EXTRACTED MATERIAL section start
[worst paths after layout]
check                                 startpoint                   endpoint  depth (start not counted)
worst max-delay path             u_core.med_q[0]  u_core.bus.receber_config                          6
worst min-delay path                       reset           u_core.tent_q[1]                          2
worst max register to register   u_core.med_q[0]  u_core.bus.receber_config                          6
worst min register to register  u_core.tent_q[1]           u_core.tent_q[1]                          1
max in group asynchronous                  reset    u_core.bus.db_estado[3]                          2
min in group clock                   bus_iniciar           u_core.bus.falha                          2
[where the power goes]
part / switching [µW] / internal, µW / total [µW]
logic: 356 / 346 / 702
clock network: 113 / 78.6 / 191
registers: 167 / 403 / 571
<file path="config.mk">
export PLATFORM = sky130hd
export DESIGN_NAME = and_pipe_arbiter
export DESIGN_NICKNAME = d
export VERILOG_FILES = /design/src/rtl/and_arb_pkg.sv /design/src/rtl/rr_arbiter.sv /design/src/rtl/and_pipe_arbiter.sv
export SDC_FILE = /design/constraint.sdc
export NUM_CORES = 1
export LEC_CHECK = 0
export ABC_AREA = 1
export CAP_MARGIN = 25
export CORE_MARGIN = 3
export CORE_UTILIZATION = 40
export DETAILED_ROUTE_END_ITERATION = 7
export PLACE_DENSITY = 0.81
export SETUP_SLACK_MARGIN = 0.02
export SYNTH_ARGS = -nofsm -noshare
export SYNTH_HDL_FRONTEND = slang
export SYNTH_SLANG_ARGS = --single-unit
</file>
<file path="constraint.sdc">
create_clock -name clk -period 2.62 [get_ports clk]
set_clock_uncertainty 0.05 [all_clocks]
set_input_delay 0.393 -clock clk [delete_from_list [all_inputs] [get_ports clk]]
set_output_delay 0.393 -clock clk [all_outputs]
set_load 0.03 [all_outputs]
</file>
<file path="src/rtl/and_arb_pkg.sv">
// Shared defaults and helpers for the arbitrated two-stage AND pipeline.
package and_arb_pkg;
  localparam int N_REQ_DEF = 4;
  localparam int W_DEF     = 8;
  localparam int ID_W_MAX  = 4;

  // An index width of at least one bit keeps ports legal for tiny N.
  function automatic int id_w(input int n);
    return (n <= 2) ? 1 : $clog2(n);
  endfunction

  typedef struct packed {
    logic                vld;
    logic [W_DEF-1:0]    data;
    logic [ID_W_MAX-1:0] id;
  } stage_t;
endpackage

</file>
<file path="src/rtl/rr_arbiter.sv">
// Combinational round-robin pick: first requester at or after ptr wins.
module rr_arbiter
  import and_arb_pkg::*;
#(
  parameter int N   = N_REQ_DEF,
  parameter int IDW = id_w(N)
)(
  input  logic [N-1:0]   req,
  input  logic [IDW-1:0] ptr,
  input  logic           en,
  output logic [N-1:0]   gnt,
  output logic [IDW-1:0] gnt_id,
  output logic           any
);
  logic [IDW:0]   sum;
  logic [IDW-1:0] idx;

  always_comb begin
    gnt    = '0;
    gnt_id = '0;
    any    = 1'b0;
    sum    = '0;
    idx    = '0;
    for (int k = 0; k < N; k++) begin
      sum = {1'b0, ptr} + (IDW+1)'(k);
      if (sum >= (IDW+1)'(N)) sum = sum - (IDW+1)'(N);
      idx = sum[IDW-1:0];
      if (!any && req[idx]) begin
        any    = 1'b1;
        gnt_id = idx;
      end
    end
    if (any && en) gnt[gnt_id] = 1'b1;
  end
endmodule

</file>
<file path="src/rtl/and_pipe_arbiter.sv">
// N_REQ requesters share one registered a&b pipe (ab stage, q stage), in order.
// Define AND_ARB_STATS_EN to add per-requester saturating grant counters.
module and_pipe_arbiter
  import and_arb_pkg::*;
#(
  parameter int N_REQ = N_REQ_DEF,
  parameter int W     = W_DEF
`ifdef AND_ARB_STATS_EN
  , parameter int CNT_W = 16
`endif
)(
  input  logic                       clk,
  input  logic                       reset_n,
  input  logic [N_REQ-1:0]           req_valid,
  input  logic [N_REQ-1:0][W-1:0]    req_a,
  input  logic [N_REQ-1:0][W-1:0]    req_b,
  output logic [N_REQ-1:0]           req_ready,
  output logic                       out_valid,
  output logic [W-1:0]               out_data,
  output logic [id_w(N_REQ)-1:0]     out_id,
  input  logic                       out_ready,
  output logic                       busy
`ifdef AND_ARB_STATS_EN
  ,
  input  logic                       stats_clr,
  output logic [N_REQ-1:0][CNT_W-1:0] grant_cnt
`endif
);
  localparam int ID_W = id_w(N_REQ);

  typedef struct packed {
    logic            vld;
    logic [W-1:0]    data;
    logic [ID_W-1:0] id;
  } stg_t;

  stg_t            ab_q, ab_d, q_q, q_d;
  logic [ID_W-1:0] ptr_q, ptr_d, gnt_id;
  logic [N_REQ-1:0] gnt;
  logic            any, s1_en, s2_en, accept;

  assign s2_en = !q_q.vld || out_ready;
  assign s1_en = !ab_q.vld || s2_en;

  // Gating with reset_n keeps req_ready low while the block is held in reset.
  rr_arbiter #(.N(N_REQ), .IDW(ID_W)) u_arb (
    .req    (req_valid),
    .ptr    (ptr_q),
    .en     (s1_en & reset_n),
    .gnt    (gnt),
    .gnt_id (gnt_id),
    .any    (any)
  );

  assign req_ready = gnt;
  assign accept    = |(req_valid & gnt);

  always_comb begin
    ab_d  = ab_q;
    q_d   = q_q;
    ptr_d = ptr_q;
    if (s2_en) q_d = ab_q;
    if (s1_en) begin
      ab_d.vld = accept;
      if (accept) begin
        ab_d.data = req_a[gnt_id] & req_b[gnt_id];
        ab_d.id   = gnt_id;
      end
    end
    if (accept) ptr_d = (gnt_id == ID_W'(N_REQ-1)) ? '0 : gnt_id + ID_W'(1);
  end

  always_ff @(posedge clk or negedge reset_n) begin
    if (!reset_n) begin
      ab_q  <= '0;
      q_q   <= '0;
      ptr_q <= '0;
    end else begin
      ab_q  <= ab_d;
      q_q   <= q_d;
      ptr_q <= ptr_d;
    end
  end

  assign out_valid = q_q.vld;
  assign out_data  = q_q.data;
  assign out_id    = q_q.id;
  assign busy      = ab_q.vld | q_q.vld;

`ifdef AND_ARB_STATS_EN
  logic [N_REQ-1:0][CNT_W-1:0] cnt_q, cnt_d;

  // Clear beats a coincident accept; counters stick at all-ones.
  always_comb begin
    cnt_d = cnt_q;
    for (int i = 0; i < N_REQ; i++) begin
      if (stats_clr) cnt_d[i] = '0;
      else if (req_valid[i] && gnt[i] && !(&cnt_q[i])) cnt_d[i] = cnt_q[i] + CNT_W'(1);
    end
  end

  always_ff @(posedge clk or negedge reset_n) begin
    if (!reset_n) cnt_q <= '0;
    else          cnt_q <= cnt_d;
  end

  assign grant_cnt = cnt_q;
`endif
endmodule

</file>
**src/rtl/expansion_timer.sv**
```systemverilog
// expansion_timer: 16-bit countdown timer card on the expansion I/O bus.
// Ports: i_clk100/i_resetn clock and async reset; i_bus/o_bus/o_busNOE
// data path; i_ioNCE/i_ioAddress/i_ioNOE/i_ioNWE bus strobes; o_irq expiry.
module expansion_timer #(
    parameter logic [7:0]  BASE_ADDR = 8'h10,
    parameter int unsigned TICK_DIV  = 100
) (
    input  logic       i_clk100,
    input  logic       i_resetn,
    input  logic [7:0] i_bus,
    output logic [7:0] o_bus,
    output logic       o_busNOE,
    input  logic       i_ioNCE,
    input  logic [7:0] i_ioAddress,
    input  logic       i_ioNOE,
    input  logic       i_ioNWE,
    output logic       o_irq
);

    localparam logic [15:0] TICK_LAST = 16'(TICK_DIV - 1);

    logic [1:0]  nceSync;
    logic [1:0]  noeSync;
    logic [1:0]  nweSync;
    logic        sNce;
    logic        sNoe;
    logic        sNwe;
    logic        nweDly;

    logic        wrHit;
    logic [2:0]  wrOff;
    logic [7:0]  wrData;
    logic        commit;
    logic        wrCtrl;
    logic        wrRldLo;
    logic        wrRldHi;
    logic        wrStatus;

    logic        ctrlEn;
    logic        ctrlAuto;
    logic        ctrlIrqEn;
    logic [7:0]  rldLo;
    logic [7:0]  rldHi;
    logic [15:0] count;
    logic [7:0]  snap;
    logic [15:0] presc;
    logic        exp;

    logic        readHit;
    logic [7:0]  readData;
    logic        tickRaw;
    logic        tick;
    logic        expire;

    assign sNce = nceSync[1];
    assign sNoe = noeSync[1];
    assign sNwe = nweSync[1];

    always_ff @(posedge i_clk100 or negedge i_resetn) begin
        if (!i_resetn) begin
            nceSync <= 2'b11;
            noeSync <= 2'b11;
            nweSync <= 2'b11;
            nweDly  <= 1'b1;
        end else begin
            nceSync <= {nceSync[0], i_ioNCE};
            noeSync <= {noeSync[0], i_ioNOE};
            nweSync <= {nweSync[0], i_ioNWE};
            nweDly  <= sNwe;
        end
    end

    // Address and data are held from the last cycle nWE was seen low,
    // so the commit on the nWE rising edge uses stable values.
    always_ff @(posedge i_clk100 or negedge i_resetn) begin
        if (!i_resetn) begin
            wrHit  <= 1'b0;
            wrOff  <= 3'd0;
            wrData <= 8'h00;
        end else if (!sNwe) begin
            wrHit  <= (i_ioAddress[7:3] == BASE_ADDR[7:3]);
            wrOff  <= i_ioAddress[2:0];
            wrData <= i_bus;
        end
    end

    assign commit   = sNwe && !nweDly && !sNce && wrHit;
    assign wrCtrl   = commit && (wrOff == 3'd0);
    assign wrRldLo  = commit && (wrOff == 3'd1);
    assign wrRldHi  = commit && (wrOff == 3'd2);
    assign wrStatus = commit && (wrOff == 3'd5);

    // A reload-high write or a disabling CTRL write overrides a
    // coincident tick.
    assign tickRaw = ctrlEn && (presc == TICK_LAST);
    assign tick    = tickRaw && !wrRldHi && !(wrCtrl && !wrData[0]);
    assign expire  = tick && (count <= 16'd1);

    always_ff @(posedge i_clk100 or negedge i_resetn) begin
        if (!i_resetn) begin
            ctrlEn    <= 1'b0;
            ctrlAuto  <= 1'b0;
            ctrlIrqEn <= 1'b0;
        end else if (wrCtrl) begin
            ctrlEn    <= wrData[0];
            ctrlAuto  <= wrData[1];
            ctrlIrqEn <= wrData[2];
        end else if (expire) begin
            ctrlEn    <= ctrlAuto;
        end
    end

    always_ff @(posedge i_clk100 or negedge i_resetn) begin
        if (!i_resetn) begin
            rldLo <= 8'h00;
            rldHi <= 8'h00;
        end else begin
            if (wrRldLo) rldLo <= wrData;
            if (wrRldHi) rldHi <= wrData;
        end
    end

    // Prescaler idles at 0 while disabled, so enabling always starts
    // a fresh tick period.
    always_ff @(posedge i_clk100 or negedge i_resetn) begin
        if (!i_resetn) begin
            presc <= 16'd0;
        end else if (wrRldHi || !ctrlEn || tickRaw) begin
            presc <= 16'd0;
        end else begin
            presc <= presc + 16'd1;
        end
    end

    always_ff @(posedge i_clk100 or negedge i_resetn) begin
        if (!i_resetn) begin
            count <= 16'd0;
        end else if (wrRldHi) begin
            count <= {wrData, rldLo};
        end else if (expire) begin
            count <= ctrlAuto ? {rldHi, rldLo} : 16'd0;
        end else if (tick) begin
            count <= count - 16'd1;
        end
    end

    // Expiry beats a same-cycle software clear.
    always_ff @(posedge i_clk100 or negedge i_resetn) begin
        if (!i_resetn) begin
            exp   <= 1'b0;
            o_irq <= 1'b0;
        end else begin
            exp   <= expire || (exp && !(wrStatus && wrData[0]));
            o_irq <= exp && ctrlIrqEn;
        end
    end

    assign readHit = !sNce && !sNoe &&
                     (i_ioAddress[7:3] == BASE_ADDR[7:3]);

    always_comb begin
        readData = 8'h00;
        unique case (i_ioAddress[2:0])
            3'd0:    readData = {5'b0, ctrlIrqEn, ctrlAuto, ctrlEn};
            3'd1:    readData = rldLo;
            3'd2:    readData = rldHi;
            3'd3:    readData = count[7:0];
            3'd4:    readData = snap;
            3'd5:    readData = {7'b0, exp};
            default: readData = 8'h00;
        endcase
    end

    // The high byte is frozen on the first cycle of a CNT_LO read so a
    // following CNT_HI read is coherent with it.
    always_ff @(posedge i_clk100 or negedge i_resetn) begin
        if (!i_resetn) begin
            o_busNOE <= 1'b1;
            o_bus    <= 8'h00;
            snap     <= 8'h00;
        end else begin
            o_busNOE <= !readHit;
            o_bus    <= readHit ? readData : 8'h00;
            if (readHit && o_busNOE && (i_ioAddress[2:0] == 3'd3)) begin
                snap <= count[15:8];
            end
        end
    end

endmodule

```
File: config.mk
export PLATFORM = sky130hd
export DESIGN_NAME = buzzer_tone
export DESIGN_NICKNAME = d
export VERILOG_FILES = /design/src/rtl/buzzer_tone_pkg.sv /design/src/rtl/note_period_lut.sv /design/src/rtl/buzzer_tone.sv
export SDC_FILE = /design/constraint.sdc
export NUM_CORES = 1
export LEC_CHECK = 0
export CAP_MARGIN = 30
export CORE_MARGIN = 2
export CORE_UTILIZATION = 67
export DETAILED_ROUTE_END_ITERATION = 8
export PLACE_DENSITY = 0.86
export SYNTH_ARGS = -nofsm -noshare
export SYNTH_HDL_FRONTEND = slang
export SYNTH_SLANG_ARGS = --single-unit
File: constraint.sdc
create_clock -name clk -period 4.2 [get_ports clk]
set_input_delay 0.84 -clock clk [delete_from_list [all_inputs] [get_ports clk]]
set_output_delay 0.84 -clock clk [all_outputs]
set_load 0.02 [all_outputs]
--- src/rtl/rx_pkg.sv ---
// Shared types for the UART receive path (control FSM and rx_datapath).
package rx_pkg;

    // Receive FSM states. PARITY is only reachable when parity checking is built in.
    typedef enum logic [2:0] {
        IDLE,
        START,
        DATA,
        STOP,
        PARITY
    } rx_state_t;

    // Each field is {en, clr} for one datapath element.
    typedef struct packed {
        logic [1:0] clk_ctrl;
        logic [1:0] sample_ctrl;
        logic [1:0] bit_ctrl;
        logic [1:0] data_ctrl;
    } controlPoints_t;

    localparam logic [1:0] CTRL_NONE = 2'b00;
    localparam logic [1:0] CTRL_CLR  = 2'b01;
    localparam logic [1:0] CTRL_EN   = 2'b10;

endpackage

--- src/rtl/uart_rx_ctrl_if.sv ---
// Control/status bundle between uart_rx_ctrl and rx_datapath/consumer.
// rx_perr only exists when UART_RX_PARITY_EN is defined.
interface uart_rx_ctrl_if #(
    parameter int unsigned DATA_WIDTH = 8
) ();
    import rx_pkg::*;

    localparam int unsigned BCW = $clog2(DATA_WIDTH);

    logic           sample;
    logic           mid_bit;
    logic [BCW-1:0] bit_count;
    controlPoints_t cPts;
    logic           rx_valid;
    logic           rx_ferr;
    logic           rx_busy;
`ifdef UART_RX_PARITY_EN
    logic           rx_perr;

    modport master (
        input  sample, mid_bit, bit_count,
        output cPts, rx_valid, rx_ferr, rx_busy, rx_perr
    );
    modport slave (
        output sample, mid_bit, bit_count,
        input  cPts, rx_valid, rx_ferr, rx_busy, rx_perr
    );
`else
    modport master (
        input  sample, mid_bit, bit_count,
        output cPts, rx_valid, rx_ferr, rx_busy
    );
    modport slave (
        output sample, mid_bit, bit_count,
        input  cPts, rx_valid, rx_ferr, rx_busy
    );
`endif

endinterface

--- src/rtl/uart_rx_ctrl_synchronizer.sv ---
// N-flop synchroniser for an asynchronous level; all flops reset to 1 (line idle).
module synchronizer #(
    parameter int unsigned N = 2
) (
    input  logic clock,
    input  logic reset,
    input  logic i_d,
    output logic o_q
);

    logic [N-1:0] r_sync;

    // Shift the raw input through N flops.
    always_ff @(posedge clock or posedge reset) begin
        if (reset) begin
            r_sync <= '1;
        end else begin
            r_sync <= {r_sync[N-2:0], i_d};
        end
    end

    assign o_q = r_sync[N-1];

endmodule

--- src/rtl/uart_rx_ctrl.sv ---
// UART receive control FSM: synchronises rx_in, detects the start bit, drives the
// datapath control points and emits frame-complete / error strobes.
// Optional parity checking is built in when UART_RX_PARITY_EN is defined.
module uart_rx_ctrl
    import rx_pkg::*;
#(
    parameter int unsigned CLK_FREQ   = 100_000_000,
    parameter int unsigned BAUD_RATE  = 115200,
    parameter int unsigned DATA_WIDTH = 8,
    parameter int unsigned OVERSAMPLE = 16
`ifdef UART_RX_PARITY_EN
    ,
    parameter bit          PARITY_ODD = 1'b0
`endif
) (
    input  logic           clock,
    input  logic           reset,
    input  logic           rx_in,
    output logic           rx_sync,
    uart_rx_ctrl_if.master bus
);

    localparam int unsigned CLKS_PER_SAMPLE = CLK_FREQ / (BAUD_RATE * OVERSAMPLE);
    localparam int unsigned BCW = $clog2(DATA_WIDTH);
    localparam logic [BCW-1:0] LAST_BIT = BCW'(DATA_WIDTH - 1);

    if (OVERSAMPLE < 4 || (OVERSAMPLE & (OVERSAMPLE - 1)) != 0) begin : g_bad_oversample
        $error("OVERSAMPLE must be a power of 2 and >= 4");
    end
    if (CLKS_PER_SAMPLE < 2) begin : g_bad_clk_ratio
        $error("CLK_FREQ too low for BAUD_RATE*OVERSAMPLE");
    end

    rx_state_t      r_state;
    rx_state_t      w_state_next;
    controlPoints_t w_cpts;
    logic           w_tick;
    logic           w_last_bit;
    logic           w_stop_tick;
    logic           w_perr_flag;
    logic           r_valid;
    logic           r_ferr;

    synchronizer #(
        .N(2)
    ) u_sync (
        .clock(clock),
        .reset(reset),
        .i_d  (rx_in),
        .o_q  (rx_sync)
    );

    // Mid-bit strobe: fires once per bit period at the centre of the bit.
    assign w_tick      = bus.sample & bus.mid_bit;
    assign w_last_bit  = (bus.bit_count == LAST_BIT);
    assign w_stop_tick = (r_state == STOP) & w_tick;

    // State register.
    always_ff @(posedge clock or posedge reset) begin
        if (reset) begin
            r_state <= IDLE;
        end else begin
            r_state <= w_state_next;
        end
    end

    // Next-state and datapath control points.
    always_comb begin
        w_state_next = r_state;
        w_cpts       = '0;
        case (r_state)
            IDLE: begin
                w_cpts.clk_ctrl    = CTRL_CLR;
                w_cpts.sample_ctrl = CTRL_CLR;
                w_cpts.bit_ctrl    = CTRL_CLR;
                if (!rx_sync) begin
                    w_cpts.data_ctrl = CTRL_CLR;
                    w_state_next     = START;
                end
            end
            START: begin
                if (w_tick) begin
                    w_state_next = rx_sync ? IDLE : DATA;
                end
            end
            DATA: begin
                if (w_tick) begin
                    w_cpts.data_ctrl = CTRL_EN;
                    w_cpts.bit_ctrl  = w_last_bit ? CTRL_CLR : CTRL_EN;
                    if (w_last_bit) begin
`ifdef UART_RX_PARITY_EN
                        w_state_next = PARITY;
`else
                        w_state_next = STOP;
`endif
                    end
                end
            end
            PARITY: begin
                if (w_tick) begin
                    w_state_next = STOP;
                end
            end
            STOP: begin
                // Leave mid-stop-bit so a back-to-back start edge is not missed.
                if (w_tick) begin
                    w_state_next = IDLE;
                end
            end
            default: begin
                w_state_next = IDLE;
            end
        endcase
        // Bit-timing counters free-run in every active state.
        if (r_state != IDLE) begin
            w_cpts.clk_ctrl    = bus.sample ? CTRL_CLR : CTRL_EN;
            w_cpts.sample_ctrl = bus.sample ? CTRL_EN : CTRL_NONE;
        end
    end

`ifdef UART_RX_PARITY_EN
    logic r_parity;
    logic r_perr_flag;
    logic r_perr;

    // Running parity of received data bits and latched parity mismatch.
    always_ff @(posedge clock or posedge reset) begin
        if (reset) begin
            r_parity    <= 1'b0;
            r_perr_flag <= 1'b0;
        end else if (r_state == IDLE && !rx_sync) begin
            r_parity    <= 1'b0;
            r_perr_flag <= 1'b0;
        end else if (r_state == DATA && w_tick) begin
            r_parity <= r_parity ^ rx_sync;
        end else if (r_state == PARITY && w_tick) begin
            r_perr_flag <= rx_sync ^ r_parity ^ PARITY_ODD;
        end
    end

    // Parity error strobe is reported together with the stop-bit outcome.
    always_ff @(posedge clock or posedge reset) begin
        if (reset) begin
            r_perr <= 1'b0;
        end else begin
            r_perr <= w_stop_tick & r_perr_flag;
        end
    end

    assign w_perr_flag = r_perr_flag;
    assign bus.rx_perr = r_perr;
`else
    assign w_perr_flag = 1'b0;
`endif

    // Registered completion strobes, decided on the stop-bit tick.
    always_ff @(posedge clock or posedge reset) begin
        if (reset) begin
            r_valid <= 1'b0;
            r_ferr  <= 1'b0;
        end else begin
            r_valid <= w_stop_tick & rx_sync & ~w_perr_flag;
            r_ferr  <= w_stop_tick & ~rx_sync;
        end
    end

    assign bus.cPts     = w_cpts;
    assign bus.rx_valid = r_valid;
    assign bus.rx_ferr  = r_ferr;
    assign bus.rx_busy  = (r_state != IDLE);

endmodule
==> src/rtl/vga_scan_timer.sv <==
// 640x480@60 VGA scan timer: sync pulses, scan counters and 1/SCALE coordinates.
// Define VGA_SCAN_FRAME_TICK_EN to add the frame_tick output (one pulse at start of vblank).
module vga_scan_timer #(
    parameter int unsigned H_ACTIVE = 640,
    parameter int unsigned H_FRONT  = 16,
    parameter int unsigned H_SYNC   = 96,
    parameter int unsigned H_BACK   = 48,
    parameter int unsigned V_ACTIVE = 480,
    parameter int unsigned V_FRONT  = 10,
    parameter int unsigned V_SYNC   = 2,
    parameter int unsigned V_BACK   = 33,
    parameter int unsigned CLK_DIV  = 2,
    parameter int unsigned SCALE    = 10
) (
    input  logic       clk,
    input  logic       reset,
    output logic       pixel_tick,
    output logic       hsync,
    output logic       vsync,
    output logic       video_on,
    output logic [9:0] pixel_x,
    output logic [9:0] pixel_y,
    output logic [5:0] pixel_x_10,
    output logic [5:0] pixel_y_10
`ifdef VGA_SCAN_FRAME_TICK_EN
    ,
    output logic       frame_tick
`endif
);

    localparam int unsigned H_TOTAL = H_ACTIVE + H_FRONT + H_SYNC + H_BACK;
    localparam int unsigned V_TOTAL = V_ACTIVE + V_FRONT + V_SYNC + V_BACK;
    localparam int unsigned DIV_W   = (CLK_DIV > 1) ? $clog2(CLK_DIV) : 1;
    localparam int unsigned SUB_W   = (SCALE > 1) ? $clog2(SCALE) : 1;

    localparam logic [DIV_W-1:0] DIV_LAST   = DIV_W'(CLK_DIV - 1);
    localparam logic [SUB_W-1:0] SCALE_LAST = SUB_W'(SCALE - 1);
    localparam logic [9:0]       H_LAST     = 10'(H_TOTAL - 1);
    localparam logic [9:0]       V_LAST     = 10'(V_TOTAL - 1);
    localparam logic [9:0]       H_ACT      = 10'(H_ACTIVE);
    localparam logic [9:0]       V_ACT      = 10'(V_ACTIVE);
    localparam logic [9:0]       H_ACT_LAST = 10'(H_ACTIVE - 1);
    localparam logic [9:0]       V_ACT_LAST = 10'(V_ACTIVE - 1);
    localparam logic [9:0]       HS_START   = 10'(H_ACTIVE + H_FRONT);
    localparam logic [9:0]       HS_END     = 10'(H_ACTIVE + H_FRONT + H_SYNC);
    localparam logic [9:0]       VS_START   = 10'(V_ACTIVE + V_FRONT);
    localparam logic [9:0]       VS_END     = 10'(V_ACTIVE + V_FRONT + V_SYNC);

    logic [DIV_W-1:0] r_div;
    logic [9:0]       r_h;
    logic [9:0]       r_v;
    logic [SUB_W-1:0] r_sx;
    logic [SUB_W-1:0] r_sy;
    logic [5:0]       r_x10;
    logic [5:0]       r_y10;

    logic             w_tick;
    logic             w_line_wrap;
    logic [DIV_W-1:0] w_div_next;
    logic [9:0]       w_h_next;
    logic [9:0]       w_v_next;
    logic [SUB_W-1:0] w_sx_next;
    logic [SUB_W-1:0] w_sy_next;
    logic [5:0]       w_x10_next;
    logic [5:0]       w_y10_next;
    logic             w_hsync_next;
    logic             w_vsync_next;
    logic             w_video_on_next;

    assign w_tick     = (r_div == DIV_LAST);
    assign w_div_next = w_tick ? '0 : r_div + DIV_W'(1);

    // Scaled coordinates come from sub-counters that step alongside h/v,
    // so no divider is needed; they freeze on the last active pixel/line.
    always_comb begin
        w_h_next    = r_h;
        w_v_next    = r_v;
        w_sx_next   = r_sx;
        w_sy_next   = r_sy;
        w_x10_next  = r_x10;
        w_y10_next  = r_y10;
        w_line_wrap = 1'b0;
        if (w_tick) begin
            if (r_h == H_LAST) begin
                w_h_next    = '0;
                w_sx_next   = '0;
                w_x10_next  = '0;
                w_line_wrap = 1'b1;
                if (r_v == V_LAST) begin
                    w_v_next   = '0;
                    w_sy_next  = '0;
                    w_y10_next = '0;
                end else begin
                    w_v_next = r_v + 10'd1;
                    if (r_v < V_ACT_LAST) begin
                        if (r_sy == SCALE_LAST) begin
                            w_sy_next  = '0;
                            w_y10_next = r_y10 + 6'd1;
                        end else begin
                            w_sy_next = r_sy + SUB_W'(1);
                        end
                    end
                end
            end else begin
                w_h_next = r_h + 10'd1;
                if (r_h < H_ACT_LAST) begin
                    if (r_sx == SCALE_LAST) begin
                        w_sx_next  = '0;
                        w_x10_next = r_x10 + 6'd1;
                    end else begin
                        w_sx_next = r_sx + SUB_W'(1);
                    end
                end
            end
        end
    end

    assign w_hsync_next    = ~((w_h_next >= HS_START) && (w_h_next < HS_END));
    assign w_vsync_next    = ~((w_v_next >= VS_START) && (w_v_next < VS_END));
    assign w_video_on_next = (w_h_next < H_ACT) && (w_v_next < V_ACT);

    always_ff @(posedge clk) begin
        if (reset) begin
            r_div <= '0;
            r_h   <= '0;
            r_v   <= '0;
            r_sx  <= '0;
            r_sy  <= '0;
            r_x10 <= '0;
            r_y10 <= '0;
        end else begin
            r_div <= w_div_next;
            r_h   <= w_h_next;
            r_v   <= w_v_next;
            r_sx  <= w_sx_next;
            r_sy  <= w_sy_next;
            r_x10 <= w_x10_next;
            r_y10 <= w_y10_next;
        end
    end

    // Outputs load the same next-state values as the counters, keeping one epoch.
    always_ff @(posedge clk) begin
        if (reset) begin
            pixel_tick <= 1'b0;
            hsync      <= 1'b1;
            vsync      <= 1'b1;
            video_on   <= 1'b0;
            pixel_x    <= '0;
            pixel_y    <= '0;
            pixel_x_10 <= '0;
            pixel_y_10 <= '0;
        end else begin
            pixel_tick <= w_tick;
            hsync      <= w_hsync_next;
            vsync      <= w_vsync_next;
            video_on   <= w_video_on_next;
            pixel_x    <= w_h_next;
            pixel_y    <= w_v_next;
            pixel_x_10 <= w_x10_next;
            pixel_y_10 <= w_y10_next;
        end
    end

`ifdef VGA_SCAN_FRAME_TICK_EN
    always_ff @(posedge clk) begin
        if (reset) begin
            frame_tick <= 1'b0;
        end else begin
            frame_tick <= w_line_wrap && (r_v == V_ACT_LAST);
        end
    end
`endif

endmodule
EXTRACTED MATERIAL section end
WHAT TO DO:
Quote every line of the records above, from the first down to the one holding "worst min-delay path", exactly as written.

REPLY TO THE EXERCISE:
[worst paths after layout]
check                                 startpoint                   endpoint  depth (start not counted)
worst max-delay path             u_core.med_q[0]  u_core.bus.receber_config                          6
worst min-delay path                       reset           u_core.tent_q[1]                          2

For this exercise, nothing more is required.